■ Work task: Restate exactly the lines from the top of the listing below to the line containing "run 3 against"; the remaining lines are not wanted.

■ Given data:

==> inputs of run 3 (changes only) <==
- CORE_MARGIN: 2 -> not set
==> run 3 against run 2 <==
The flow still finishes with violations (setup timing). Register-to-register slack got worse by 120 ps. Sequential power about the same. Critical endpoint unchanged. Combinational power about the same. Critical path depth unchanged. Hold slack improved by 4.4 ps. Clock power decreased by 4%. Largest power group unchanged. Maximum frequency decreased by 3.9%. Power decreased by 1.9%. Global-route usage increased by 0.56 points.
`config.mk`:
```
export PLATFORM = sky130hd
export DESIGN_NAME = uart_pad_ctrl
export DESIGN_NICKNAME = d
export VERILOG_FILES = /design/src/rtl/uart_pad_ctrl.sv
export SDC_FILE = /design/constraint.sdc
export NUM_CORES = 1
export LEC_CHECK = 0
export CORE_ASPECT_RATIO = 0.8
export CORE_UTILIZATION = 49
export DETAILED_ROUTE_END_ITERATION = 8
export GPL_ROUTABILITY_DRIVEN = 0
export MAX_ROUTING_LAYER = met4
export PLACE_DENSITY = 0.65
export SYNTH_ARGS = -nofsm -noshare
export SYNTH_HDL_FRONTEND = slang
export SYNTH_SLANG_ARGS = --single-unit
```
`constraint.sdc`:
```
create_clock -name clk -period 6.4 [get_ports clk]
set_input_delay 1.92 -clock clk [delete_from_list [all_inputs] [get_ports clk]]
set_output_delay 1.92 -clock clk [all_outputs]
set_load 0.05 [all_outputs]
```
[src/rtl/vga_timing_pkg.sv]
// Shared constants and helpers for the VGA timing generator.
//   - CNT_W      : raster counter width
//   - COLOR_W    : per-channel colour width
//   - DEF_*      : 640x480@60 default timing
//   - OFF_COLOR  : colour driven while blanked
//   - h_total/v_total : total line/frame length from the porch/sync widths
package vga_timing_pkg;

   localparam int CNT_W     = 11;
   localparam int COLOR_W   = 8;
   localparam int MAX_TOTAL = 1 << CNT_W;

   localparam int DEF_H_VISIBLE = 640;
   localparam int DEF_H_FRONT   = 16;
   localparam int DEF_H_SYNC    = 96;
   localparam int DEF_H_BACK    = 48;
   localparam int DEF_V_VISIBLE = 480;
   localparam int DEF_V_FRONT   = 10;
   localparam int DEF_V_SYNC    = 2;
   localparam int DEF_V_BACK    = 33;

   localparam logic [COLOR_W-1:0] OFF_COLOR = '0;

   function automatic int h_total(input int visible, input int front,
                                  input int sync, input int back);
      return visible + front + sync + back;
   endfunction

   function automatic int v_total(input int visible, input int front,
                                  input int sync, input int back);
      return visible + front + sync + back;
   endfunction

endpackage
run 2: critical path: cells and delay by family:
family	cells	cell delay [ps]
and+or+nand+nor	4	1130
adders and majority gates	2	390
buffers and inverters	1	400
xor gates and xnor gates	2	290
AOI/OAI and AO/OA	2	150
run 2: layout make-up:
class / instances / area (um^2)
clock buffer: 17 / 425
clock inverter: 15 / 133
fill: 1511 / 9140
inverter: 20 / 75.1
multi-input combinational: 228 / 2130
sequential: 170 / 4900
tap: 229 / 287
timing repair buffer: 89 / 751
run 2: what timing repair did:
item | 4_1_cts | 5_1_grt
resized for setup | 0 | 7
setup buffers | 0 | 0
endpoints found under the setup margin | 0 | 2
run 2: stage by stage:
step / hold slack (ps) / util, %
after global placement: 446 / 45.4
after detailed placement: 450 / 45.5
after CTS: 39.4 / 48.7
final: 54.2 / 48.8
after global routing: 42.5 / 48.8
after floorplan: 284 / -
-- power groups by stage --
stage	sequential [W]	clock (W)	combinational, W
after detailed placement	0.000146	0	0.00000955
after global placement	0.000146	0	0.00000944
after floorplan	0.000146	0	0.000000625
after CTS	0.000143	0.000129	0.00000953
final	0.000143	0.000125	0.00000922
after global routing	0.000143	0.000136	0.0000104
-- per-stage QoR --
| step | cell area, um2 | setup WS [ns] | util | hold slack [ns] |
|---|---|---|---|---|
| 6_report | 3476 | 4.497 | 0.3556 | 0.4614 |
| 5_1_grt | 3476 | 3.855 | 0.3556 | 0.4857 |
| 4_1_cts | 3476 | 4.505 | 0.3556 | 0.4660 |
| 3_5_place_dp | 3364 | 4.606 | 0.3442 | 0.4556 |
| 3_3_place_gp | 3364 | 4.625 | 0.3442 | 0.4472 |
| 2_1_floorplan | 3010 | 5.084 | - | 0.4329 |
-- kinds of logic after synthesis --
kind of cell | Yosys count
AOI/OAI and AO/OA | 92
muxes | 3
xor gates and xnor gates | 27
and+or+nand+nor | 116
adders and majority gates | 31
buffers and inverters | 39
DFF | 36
File: config.mk
export PLATFORM = sky130hd
export DESIGN_NAME = weight_buffer_streamer
export DESIGN_NICKNAME = d
export VERILOG_FILES = /design/src/rtl/weight_buffer_streamer.sv
export SDC_FILE = /design/constraint.sdc
export NUM_CORES = 1
export LEC_CHECK = 0
export ABC_AREA = 1
export CORE_ASPECT_RATIO = 0.6
export CORE_MARGIN = 8
export CORE_UTILIZATION = 57
export CTS_CLUSTER_SIZE = 8
export DETAILED_ROUTE_END_ITERATION = 7
export PLACE_DENSITY = 0.81
export SLEW_MARGIN = 0
export SYNTH_ARGS = -nofsm -noshare
export SYNTH_HDL_FRONTEND = slang
export SYNTH_SLANG_ARGS = --single-unit
File: constraint.sdc
create_clock -name clk -period 2.8 [get_ports clk]
set_input_delay 0.28 -clock clk [delete_from_list [all_inputs] [get_ports clk]]
set_output_delay 0.28 -clock clk [all_outputs]
set_load 0.005 [all_outputs]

■ Task answer:
==> inputs of run 3 (changes only) <==
- CORE_MARGIN: 2 -> not set
==> run 3 against run 2 <==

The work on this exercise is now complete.